Mariah does not deny that youth these days, even when they have just started schooling, have the tendency to go out of their family comfort zone to share their interests, and share issues bugging them.
“Not all parents these days are as open minded as we think, and this is where their relationship with their children may, at times, lead to rifts in the household,” she added.
Confession of a backstabbed friend
“To me, the difference between friend and enemy is simple. We are comfortable sharing our views and opinions with friends, while once you recognise your enemies, you just plain stay away from them,” said Nurul Amiera Ariff, 24, an account executive from KL.
She herself was once a victim of being slandered by her own friend, when they accused her of sleeping with a good friend who so happened to be a male.
Amiera categorised these types of “friends” as those who lack compassion and cannot see others beyond their own limited world-view.
In fact, Amiera’s remark was shared by Syahila Ahmad, 24, a housewife, who herself was a victim of similar slander by a good friend.
“There is no denying that a friend can be worst than an enemy; one of my friends actually uploaded a very negative status in the online social network and sadly, even tagged me on it,” she said.
Syahila when met by Malaysian Digest opined that sometimes these types of friends play a part in igniting fire between other pair of good friends.
Speaking further on the subject, Syahila said, no matter how terrible their behaviour is, we still need to be patient, as well as be careful, with these friends.
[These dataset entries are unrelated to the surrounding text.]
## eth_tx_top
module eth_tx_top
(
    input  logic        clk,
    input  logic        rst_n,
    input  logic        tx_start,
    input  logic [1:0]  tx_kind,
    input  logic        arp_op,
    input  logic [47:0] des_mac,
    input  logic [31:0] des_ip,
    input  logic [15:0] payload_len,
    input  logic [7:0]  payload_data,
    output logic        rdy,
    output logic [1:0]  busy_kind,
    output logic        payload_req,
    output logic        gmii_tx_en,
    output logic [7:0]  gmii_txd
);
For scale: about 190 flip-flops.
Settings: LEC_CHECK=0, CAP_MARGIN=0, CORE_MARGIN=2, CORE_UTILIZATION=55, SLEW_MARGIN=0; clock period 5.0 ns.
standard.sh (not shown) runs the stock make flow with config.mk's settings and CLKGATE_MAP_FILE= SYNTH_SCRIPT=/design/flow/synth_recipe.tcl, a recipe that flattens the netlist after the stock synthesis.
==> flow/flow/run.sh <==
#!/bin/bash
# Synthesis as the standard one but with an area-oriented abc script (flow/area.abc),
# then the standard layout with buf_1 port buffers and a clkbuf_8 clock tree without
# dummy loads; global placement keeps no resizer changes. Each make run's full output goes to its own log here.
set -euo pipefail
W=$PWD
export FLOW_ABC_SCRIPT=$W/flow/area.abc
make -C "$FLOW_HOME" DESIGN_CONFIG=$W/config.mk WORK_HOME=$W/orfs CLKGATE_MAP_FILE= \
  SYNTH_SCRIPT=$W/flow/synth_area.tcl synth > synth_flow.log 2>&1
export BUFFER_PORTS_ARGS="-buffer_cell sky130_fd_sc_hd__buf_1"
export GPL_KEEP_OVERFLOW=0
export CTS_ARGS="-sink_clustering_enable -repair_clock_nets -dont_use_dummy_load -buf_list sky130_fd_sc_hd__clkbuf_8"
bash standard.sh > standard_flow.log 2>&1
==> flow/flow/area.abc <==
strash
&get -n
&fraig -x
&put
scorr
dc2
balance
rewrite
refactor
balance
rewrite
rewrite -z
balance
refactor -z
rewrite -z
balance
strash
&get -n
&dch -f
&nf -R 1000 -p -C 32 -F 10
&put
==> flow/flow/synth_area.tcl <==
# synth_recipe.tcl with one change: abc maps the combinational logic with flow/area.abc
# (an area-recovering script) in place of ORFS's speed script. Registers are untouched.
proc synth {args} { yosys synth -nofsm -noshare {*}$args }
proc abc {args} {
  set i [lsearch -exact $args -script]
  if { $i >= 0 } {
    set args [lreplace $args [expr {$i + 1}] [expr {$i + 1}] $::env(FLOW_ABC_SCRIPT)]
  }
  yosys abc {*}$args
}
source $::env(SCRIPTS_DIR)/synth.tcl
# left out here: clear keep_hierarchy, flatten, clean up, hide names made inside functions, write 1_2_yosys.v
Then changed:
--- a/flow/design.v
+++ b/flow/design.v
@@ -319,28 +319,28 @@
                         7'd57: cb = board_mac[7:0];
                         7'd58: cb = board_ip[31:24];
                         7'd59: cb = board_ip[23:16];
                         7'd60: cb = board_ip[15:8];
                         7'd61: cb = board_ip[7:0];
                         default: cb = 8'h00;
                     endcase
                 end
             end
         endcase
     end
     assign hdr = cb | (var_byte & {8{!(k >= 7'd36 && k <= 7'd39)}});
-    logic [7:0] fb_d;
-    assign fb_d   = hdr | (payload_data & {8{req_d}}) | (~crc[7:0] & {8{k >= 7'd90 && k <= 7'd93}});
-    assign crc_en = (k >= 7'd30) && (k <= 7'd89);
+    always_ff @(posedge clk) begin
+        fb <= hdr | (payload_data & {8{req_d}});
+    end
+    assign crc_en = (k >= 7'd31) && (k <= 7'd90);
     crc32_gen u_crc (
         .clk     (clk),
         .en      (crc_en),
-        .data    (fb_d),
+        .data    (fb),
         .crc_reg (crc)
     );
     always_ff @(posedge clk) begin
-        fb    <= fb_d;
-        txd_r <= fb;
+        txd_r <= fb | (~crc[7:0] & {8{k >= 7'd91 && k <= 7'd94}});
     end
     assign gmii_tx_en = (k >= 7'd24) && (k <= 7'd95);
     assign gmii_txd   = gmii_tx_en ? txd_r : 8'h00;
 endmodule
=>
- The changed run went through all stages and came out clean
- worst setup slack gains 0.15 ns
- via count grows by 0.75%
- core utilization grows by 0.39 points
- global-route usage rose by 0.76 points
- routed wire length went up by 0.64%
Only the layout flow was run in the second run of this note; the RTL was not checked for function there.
This design comes from an exercise in tuning for small area and a short achievable clock period on the open sky130 flow, not from production work. Function was checked by simulation only, so behaviour that the tests miss may differ from the original. Power is estimated from default activity; no workload was simulated.

==> design/flow/design.v <==
`timescale 1ns/1ns
package cpuPkg;
  typedef logic [16-1:0] word_t;
  typedef logic [3:0] regIndex_t;
  typedef enum logic [3:0] {
    OP_NOP   = 4'd0,
    OP_ADD   = 4'd1,
    OP_SUB   = 4'd2,
    OP_AND   = 4'd3,
    OP_OR    = 4'd4,
    OP_XOR   = 4'd5,
    OP_MOVI  = 4'd6,
    OP_ADDI  = 4'd7,
    OP_CMPEQ = 4'd8,
    OP_CMPGT = 4'd9,
    OP_LOAD  = 4'd10,
    OP_BT    = 4'd11,
    OP_BF    = 4'd12,
    OP_JR    = 4'd13
  } opcode_t;
  typedef enum logic [2:0] {
    ALU_PASS, ALU_ADD, ALU_SUB, ALU_AND, ALU_OR, ALU_XOR, ALU_CMPEQ, ALU_CMPGT
  } aluOp_t;
  typedef enum logic [1:0] {MEM_NONE, MEM_LOAD} memOp_t;
  typedef enum logic [2:0] {JUMP_NONE, JUMP_REL, JUMP_REG} jumpOp_t;
  typedef enum logic [1:0] {BYP_FILE, BYP_EX, BYP_ME, BYP_IMM} bypassSel_t;
endpackage
`timescale 1ns/1ns
module fetchUnit (
  input  logic              clk,
  input  logic              reset,
  input  cpuPkg::jumpOp_t   jumpOp,
  input  cpuPkg::word_t     jumpOffset,
  input  cpuPkg::word_t     jumpRegister,
  input  cpuPkg::word_t     bMemRead,
  output cpuPkg::word_t     bAddr,
  output cpuPkg::word_t     ifPc,
  output cpuPkg::word_t     ifIr,
  output cpuPkg::word_t     idPc,
  output cpuPkg::word_t     idIr
);
  cpuPkg::word_t pc;
  cpuPkg::word_t nextPc;
  always_comb begin
    case (jumpOp)
      cpuPkg::JUMP_REL: nextPc = idPc + cpuPkg::word_t'(1) + jumpOffset;
      cpuPkg::JUMP_REG: nextPc = jumpRegister;
      default:  nextPc = pc + cpuPkg::word_t'(1);
    endcase
  end
  always_ff @(posedge clk) begin
    if (reset) begin
      pc   <= cpuPkg::word_t'(0);
      idIr <= '0;
    end else begin
      pc   <= nextPc;
      idIr <= bMemRead;
    end
    idPc <= pc;
  end
  assign bAddr = pc;
  assign ifPc  = pc;
  assign ifIr  = bMemRead;
endmodule
`timescale 1ns/1ns
module controlUnit (
  input  logic               clk,
  input  logic               reset,
  input  cpuPkg::word_t      idIr,
  input  logic               tFlag,
  input  cpuPkg::regIndex_t  exRegisterT,
  input  logic               exWriteEnable,
  input  cpuPkg::regIndex_t  meRegisterT,
  input  logic               meWriteEnable,
  output cpuPkg::aluOp_t     decAluOp,
  output cpuPkg::word_t      decImmediate,
  output cpuPkg::regIndex_t  decRegisterT,
  output logic               decWriteEnable,
  output logic               decTWriteEnable,
  output cpuPkg::memOp_t     decMemOp,
  output cpuPkg::bypassSel_t decBypassS,
  output cpuPkg::bypassSel_t decBypassM,
  output cpuPkg::regIndex_t  registerS,
  output cpuPkg::regIndex_t  registerM,
  output cpuPkg::jumpOp_t    jumpOp,
  output cpuPkg::word_t      jumpOffset
);
  cpuPkg::opcode_t opcode;
  cpuPkg::jumpOp_t jumpRequest;
  logic    useImmediate;
  logic    inDelaySlot;
  function automatic cpuPkg::bypassSel_t pickSource(cpuPkg::regIndex_t index, cpuPkg::regIndex_t exT,
                                                    logic exWe, cpuPkg::regIndex_t meT, logic meWe);
    if (index >= cpuPkg::regIndex_t'(11)) begin
      pickSource = cpuPkg::BYP_FILE;
    end else if (exWe && exT == index) begin
      pickSource = cpuPkg::BYP_EX;
    end else if (meWe && meT == index) begin
      pickSource = cpuPkg::BYP_ME;
    end else begin
      pickSource = cpuPkg::BYP_FILE;
    end
  endfunction
  assign opcode     = cpuPkg::opcode_t'(idIr[15:12]);
  assign registerS  = idIr[7:4];
  assign registerM  = idIr[3:0];
  assign jumpOffset = cpuPkg::word_t'($signed(idIr[7:0]));
  always_comb begin
    decAluOp        = cpuPkg::ALU_PASS;
    decImmediate    = '0;
    decRegisterT    = idIr[11:8];
    decWriteEnable  = 1'b0;
    decTWriteEnable = 1'b0;
    decMemOp        = cpuPkg::MEM_NONE;
    useImmediate     = 1'b0;
    jumpRequest      = cpuPkg::JUMP_NONE;
    case (opcode)
      cpuPkg::OP_ADD: begin
        decAluOp       = cpuPkg::ALU_ADD;
        decWriteEnable = 1'b1;
      end
      cpuPkg::OP_SUB: begin
        decAluOp       = cpuPkg::ALU_SUB;
        decWriteEnable = 1'b1;
      end
      cpuPkg::OP_AND: begin
        decAluOp       = cpuPkg::ALU_AND;
        decWriteEnable = 1'b1;
      end
      cpuPkg::OP_OR: begin
        decAluOp       = cpuPkg::ALU_OR;
        decWriteEnable = 1'b1;
      end
      cpuPkg::OP_XOR: begin
        decAluOp       = cpuPkg::ALU_XOR;
        decWriteEnable = 1'b1;
      end
      cpuPkg::OP_MOVI: begin
        decImmediate   = cpuPkg::word_t'($signed(idIr[7:0]));
        decWriteEnable = 1'b1;
        useImmediate    = 1'b1;
      end
      cpuPkg::OP_ADDI: begin
        decAluOp       = cpuPkg::ALU_ADD;
        decImmediate   = cpuPkg::word_t'($signed(idIr[3:0]));
        decWriteEnable = 1'b1;
        useImmediate    = 1'b1;
      end
      cpuPkg::OP_CMPEQ: begin
        decAluOp        = cpuPkg::ALU_CMPEQ;
        decTWriteEnable = 1'b1;
      end
      cpuPkg::OP_CMPGT: begin
        decAluOp        = cpuPkg::ALU_CMPGT;
        decTWriteEnable = 1'b1;
      end
      cpuPkg::OP_LOAD: begin
        decImmediate   = cpuPkg::word_t'(idIr[3:0]);
        decWriteEnable = 1'b1;
        decMemOp       = cpuPkg::MEM_LOAD;
      end
      cpuPkg::OP_BT: jumpRequest = tFlag ? cpuPkg::JUMP_REL : cpuPkg::JUMP_NONE;
      cpuPkg::OP_BF: jumpRequest = tFlag ? cpuPkg::JUMP_NONE : cpuPkg::JUMP_REL;
      cpuPkg::OP_JR: jumpRequest = cpuPkg::JUMP_REG;
      default: ;
    endcase
    decBypassS = pickSource(registerS, exRegisterT, exWriteEnable,
                             meRegisterT, meWriteEnable);
    decBypassM = useImmediate ? cpuPkg::BYP_IMM
                               : pickSource(registerM, exRegisterT, exWriteEnable,
                                            meRegisterT, meWriteEnable);
  end
  assign jumpOp = inDelaySlot ? cpuPkg::JUMP_NONE : jumpRequest;
  always_ff @(posedge clk) begin
    if (reset) begin
      inDelaySlot <= 1'b0;
    end else begin
      inDelaySlot <= (jumpOp != cpuPkg::JUMP_NONE);
    end
  end
endmodule
`timescale 1ns/1ns
module registerFile (
  input  logic                                      clk,
  input  logic                                      reset,
  input  cpuPkg::regIndex_t                         registerS,
  input  cpuPkg::regIndex_t                         registerM,
  input  logic                                      writeEnable,
  input  cpuPkg::regIndex_t                         registerT,
  input  cpuPkg::word_t                             writeValue,
  input  logic                                      tWriteEnable,
  input  logic                                      tToWrite,
  output cpuPkg::word_t                             originValueS,
  output cpuPkg::word_t                             originValueM,
  output logic                                      tFlag,
  output logic [11*16-1:0] registerValue
);
  localparam cpuPkg::regIndex_t LastIndex = cpuPkg::regIndex_t'(11 - 1);
  cpuPkg::word_t regs [11];
  assign originValueS = (registerS <= LastIndex) ? regs[registerS] : '0;
  assign originValueM = (registerM <= LastIndex) ? regs[registerM] : '0;
  always_ff @(posedge clk) begin
    if (reset) begin
      for (int i = 0; i < 11; i++) begin
        regs[i] <= '0;
      end
      tFlag <= 1'b0;
    end else begin
      if (writeEnable && registerT <= LastIndex) begin
        regs[registerT] <= writeValue;
      end
      if (tWriteEnable) begin
        tFlag <= tToWrite;
      end
    end
  end
  always_comb begin
    for (int i = 0; i < 11; i++) begin
      registerValue[i*16 +: 16] = regs[i];
    end
  end
endmodule
`timescale 1ns/1ns
module alu (
  input  logic          clk,
  input  logic          reset,
  input  cpuPkg::aluOp_t     decAluOp,
  input  cpuPkg::word_t      decImmediate,
  input  cpuPkg::regIndex_t  decRegisterT,
  input  logic               decWriteEnable,
  input  logic               decTWriteEnable,
  input  cpuPkg::bypassSel_t decBypassS,
  input  cpuPkg::bypassSel_t decBypassM,
  input  cpuPkg::word_t originValueS,
  input  cpuPkg::word_t originValueM,
  input  cpuPkg::word_t meCalResult,
  output cpuPkg::word_t      exCalResult,
  output cpuPkg::regIndex_t  exRegisterT,
  output logic               exWriteEnable,
  output cpuPkg::word_t rs,
  output logic          tWriteEnable,
  output logic          tToWrite
);
  cpuPkg::word_t rm;
  cpuPkg::word_t result;
  function automatic cpuPkg::word_t selectOperand(cpuPkg::bypassSel_t sel, cpuPkg::word_t fileValue,
                                                  cpuPkg::word_t exValue, cpuPkg::word_t meValue,
                                                  cpuPkg::word_t immValue);
    case (sel)
      cpuPkg::BYP_EX:  selectOperand = exValue;
      cpuPkg::BYP_ME:  selectOperand = meValue;
      cpuPkg::BYP_IMM: selectOperand = immValue;
      default: selectOperand = fileValue;
    endcase
  endfunction
  assign rs = selectOperand(decBypassS, originValueS, exCalResult, meCalResult,
                            decImmediate);
  assign rm = selectOperand(decBypassM, originValueM, exCalResult, meCalResult,
                            decImmediate);
  always_comb begin
    case (decAluOp)
      cpuPkg::ALU_ADD: result = rs + rm;
      cpuPkg::ALU_SUB: result = rs - rm;
      cpuPkg::ALU_AND: result = rs & rm;
      cpuPkg::ALU_OR:  result = rs | rm;
      cpuPkg::ALU_XOR: result = rs ^ rm;
      default: result = rm;
    endcase
  end
  assign tWriteEnable = decTWriteEnable;
  assign tToWrite     = (decAluOp == cpuPkg::ALU_CMPGT) ? ($signed(rs) > $signed(rm)) : (rs == rm);
  always_ff @(posedge clk) begin
    if (reset) begin
      exWriteEnable <= 1'b0;
    end else begin
      exWriteEnable <= decWriteEnable;
    end
    exCalResult <= result;
    exRegisterT <= decRegisterT;
  end
endmodule
`timescale 1ns/1ns
module memStage (
  input  logic              clk,
  input  logic              reset,
  input  cpuPkg::memOp_t     decMemOp,
  input  cpuPkg::word_t      decImmediate,
  input  cpuPkg::word_t     rs,
  input  cpuPkg::word_t     exCalResult,
  input  cpuPkg::regIndex_t exRegisterT,
  input  logic              exWriteEnable,
  output cpuPkg::memOp_t    exMemControl,
  input  cpuPkg::word_t     aMemRead,
  output cpuPkg::word_t     aAddr,
  output cpuPkg::word_t     meCalResult,
  output cpuPkg::regIndex_t meRegisterT,
  output logic              meWriteEnable
);
  always_ff @(posedge clk) begin
    if (reset) begin
      exMemControl <= cpuPkg::MEM_NONE;
    end else begin
      exMemControl <= decMemOp;
    end
    aAddr <= rs + decImmediate;
  end
  always_ff @(posedge clk) begin
    if (reset) begin
      meWriteEnable <= 1'b0;
    end else begin
      meWriteEnable <= exWriteEnable;
    end
    meRegisterT <= exRegisterT;
    meCalResult <= (exMemControl == cpuPkg::MEM_LOAD) ? aMemRead : exCalResult;
  end
endmodule
`timescale 1ns/1ns
module cpu (
  input  logic                                      clk,
  input  logic                                      reset,
  output cpuPkg::word_t                             bAddr,
  input  cpuPkg::word_t                             bMemRead,
  output cpuPkg::word_t                             aAddr,
  input  cpuPkg::word_t                             aMemRead,
  output cpuPkg::word_t                             ifPc,
  output cpuPkg::word_t                             ifIr,
  output cpuPkg::word_t                             exCalResult,
  output cpuPkg::memOp_t                            exMemControl,
  output cpuPkg::regIndex_t                         meRegisterT,
  output logic                                      meWriteEnable,
  output cpuPkg::word_t                             meCalResult,
  output logic                                      tFlag,
  output logic [11*16-1:0] registerValue
);
  cpuPkg::word_t     idPc;
  cpuPkg::word_t     idIr;
  cpuPkg::word_t     rs;
  cpuPkg::word_t     jumpOffset;
  cpuPkg::jumpOp_t   jumpOp;
  cpuPkg::regIndex_t registerS;
  cpuPkg::regIndex_t registerM;
  cpuPkg::word_t     originValueS;
  cpuPkg::word_t     originValueM;
  logic      tWriteEnable;
  logic      tToWrite;
  cpuPkg::aluOp_t     decAluOp;
  cpuPkg::word_t      decImmediate;
  cpuPkg::regIndex_t  decRegisterT;
  logic       decWriteEnable;
  logic       decTWriteEnable;
  cpuPkg::memOp_t     decMemOp;
  cpuPkg::bypassSel_t decBypassS;
  cpuPkg::bypassSel_t decBypassM;
  cpuPkg::regIndex_t  exRegisterT;
  logic       exWriteEnable;
  fetchUnit fetch (
    .clk          (clk),
    .reset        (reset),
    .jumpOp       (jumpOp),
    .jumpOffset   (jumpOffset),
    .jumpRegister (rs),
    .bMemRead     (bMemRead),
    .bAddr        (bAddr),
    .ifPc         (ifPc),
    .ifIr         (ifIr),
    .idPc         (idPc),
    .idIr         (idIr)
  );
  controlUnit control (
    .clk           (clk),
    .reset         (reset),
    .idIr          (idIr),
    .tFlag         (tFlag),
    .exRegisterT   (exRegisterT),
    .exWriteEnable (exWriteEnable),
    .meRegisterT   (meRegisterT),
    .meWriteEnable (meWriteEnable),
    .decAluOp        (decAluOp),
    .decImmediate    (decImmediate),
    .decRegisterT    (decRegisterT),
    .decWriteEnable  (decWriteEnable),
    .decTWriteEnable (decTWriteEnable),
    .decMemOp        (decMemOp),
    .decBypassS      (decBypassS),
    .decBypassM      (decBypassM),
    .registerS     (registerS),
    .registerM     (registerM),
    .jumpOp        (jumpOp),
    .jumpOffset    (jumpOffset)
  );
  registerFile regFile (
    .clk           (clk),
    .reset         (reset),
    .registerS     (registerS),
    .registerM     (registerM),
    .writeEnable   (meWriteEnable),
    .registerT     (meRegisterT),
    .writeValue    (meCalResult),
    .tWriteEnable  (tWriteEnable),
    .tToWrite      (tToWrite),
    .originValueS  (originValueS),
    .originValueM  (originValueM),
    .tFlag         (tFlag),
    .registerValue (registerValue)
  );
  alu calculator (
    .clk          (clk),
    .reset        (reset),
    .decAluOp        (decAluOp),
    .decImmediate    (decImmediate),
    .decRegisterT    (decRegisterT),
    .decWriteEnable  (decWriteEnable),
    .decTWriteEnable (decTWriteEnable),
    .decBypassS      (decBypassS),
    .decBypassM      (decBypassM),
    .originValueS (originValueS),
    .originValueM (originValueM),
    .meCalResult  (meCalResult),
    .exCalResult  (exCalResult),
    .exRegisterT  (exRegisterT),
    .exWriteEnable (exWriteEnable),
    .rs           (rs),
    .tWriteEnable (tWriteEnable),
    .tToWrite     (tToWrite)
  );
  memStage memory (
    .clk           (clk),
    .reset         (reset),
    .decMemOp      (decMemOp),
    .decImmediate  (decImmediate),
    .rs            (rs),
    .exCalResult   (exCalResult),
    .exRegisterT   (exRegisterT),
    .exWriteEnable (exWriteEnable),
    .exMemControl  (exMemControl),
    .aMemRead      (aMemRead),
    .aAddr         (aAddr),
    .meCalResult   (meCalResult),
    .meRegisterT   (meRegisterT),
    .meWriteEnable (meWriteEnable)
  );
endmodule
==> design/flow/run.sh <==
#!/bin/bash
# synth_recipe.tcl (not shown) runs the flow's synth.tcl, then flattens the netlist and writes it again
# the make line also repeats each setting of config.mk as NAME=value (left out here)
make -C /OpenROAD-flow-scripts/flow DESIGN_CONFIG=/design/flow/config.mk WORK_HOME=/design/flow/orfs CLKGATE_MAP_FILE= SYNTH_SCRIPT=/design/flow/synth_recipe.tcl finish
==> design/flow/config.mk <==
export PLATFORM = sky130hd
export DESIGN_NAME = cpu
export DESIGN_NICKNAME = cpu
export VERILOG_FILES = /design/flow/design.v
export SDC_FILE = /design/flow/constraint.sdc
export NUM_CORES = 4
export LEC_CHECK = 0
export CAP_MARGIN = 20
export CORE_MARGIN = 2
export CORE_UTILIZATION = 40
export SLEW_MARGIN = 20
==> design/flow/constraint.sdc <==
create_clock -name core_clock -period 6.0 [get_ports {clk}]
set_input_delay 1.2000 -clock core_clock [delete_from_list [all_inputs] [get_ports {clk}]]
set_output_delay 1.2000 -clock core_clock [all_outputs]
set_load 0.01 [all_outputs]
==> notes.md <==
## through the flow
step,power [mW],instances,hold WS [ps]
floorplan,3.22,1755,310
global placement,3.97,2489,317
detailed placement,3.96,2489,319
CTS,6.04,2553,333
global route,6.26,2553,334
finish,6.05,2553,330
## cell usage in the layout (no fill, tap or decap), types with 8 or more instances in the layout
master	Yosys	routed
sky130_fd_sc_hd__inv_1	79	79
sky130_fd_sc_hd__o21ai_1	8	8
sky130_fd_sc_hd__nand3_1	25	25
sky130_fd_sc_hd__o21bai_1	8	8
sky130_fd_sc_hd__nor3_1	29	28
sky130_fd_sc_hd__o211ai_1	12	12
sky130_fd_sc_hd__or3_1	13	13
sky130_fd_sc_hd__a21oi_1	125	125
sky130_fd_sc_hd__buf_4	37	37
sky130_fd_sc_hd__clkdlybuf4s50_1	0	311
sky130_fd_sc_hd__xor2_1	19	19
sky130_fd_sc_hd__mux2i_1	29	29
sky130_fd_sc_hd__a211oi_1	43	43
sky130_fd_sc_hd__mux4_2	64	64
sky130_fd_sc_hd__nor2_1	309	309
sky130_fd_sc_hd__a221o_1	9	9
sky130_fd_sc_hd__a22oi_1	36	36
sky130_fd_sc_hd__xnor2_1	38	38
sky130_fd_sc_hd__nand2_1	96	96
sky130_fd_sc_hd__o221ai_1	11	11
sky130_fd_sc_hd__o21ai_0	54	54
sky130_fd_sc_hd__ha_1	82	82
sky130_fd_sc_hd__nand2b_1	26	26
sky130_fd_sc_hd__clkbuf_1	85	11
sky130_fd_sc_hd__edfxtp_1	160	160
sky130_fd_sc_hd__clkbuf_16	0	35
sky130_fd_sc_hd__a221oi_1	17	17
sky130_fd_sc_hd__mux2_2	25	25
sky130_fd_sc_hd__dfxtp_1	125	120
sky130_fd_sc_hd__o21a_1	13	13
sky130_fd_sc_hd__nor2b_1	37	37
## worst max-delay path: cells and delay by family, from the launching register on
kind / cells / cell delay (ps)
adder cells (fa/ha/maj): 1 / 370
flip-flops: 1 / 660
buffers and inverters: 1 / 110
AND/OR/NAND/NOR: 4 / 1180
AO/OA/AOI/OAI: 8 / 2730
XOR/XNOR: 1 / 180
## cell families (layout without fill, tap and decap cells)
| logic type | Yosys count | count (layout) | share of synthesized area [%] |
|---|---|---|---|
| AOI/OAI and AO/OA | 400 | 400 | 15.5 |
| xor gates and xnor gates | 57 | 57 | 2.90 |
| adders and majority gates | 86 | 86 | 6.43 |
| buffers and inverters | 236 | 495 | 6.21 |
| DFF | 285 | 285 | 42.5 |
| muxes | 118 | 118 | 11.7 |
| other | 1 | 1 | 0.0218 |
| and+or+nand+nor | 572 | 572 | 14.7 |
## power by group through the flow
stage	combinational [mW]	sequential, mW	clock [mW]
floorplan	0.799	2.42	0
global placement	1.45	2.51	0
detailed placement	1.45	2.51	0
CTS	1.46	2.47	2.11
global route	1.58	2.49	2.19
finish	1.48	2.49	2.09
## layer usage
metal	GRT usage, %	share of wire (%)	vias to the layer above
met5	0	0	-
met4	13.4	4.4	0
met3	5.79	9.2	143
met1	41.0	40	7595
li1	-	-	6784
met2	48.1	46	968
## flip-flops by register name, indices dropped and copies added, names as in the netlist, 4 cells and up
| name | flops |
|---|---|
| regFile.regs | 176 |
| calculator.exCalResult | 16 |
| fetch.idIr | 16 |
| fetch.idPc | 16 |
| fetch.pc | 16 |
| memory.aAddr | 16 |
| memory.meCalResult | 16 |
| calculator.exRegisterT | 4 |
| memory.meRegisterT | 4 |
## layout make-up
type | count | area share [%]
clock buffer | 50 | 4.45
clock inverter | 14 | 0.699
inverter | 80 | 1.39
multi-input combinational | 1234 | 40.7
sequential | 285 | 33.8
tap | 539 | 3.11
timing repair buffer | 351 | 15.9
## worst max-delay path by stage
stage / startpoint / endpoint / slack [ps] / cells after the start
5_1_grt: fetch.idIr[3]$_SDFF_PP0_ / calculator.exCalResult[11]$_DFF_P_ / 370 / 16
6_report: fetch.idIr[3]$_SDFF_PP0_ / calculator.exCalResult[13]$_DFF_P_ / 640 / 15
3_3_place_gp: fetch.idIr[3]$_SDFF_PP0_ / calculator.exCalResult[11]$_DFF_P_ / 980 / 15
2_1_floorplan: fetch.idIr[0]$_SDFF_PP0_ / calculator.exCalResult[11]$_DFF_P_ / 1710 / 17
3_5_place_dp: fetch.idIr[3]$_SDFF_PP0_ / calculator.exCalResult[13]$_DFF_P_ / 810 / 15
4_1_cts: fetch.idIr[3]$_SDFF_PP0_ / calculator.exCalResult[13]$_DFF_P_ / 790 / 15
Who is more Cruel? Friends or foe?
It is a common perception that one views enemies far worse than friends. It is a given. All the same, the dark side of a foe is more visible than the ones of a friend who is right next to you.
To summarise, you need to be very careful with what you are sharing with your friends. If you think that you know your friend’s background well, it does not guarantee good behaviour, especially faithfulness on their side.
When it comes to question about friendship, we need to once in a while, take a trip back an look at classic literature like Hikayat Hang Tuah which questions the protagonists outlook on friendship, when he had to confront his own good friend, Hang Jebat, said to have betrayed theSultan.
The Hang Tuah film was made with the great late Tan Sri. P. Ramlee which concentrated the fantastic adventures and feats of Hang Tuah, while few years later, the same epic was filmed with a different point of view wherence the protagonist is Hang Jebat, Tuah’s friend, played by Allahyaram Nordin Ahmad that actually propounded the issue of friendship against loyalty to the Sultan.
Facing friendship and foe in the future.
Coming back to our present day, Professor Dr. Muhaya, a motivational expert, noted that if we were to be involved with those with negative aura, we tend to inherit the negative attributes ourselves.
At the end of the day, enemies come on their own in whatever form they wish to exploit and take advantage of your kindness. Forging a good friendship requires you to depend on your own diligence in choosing the right person who can be there for you as your buddy for life.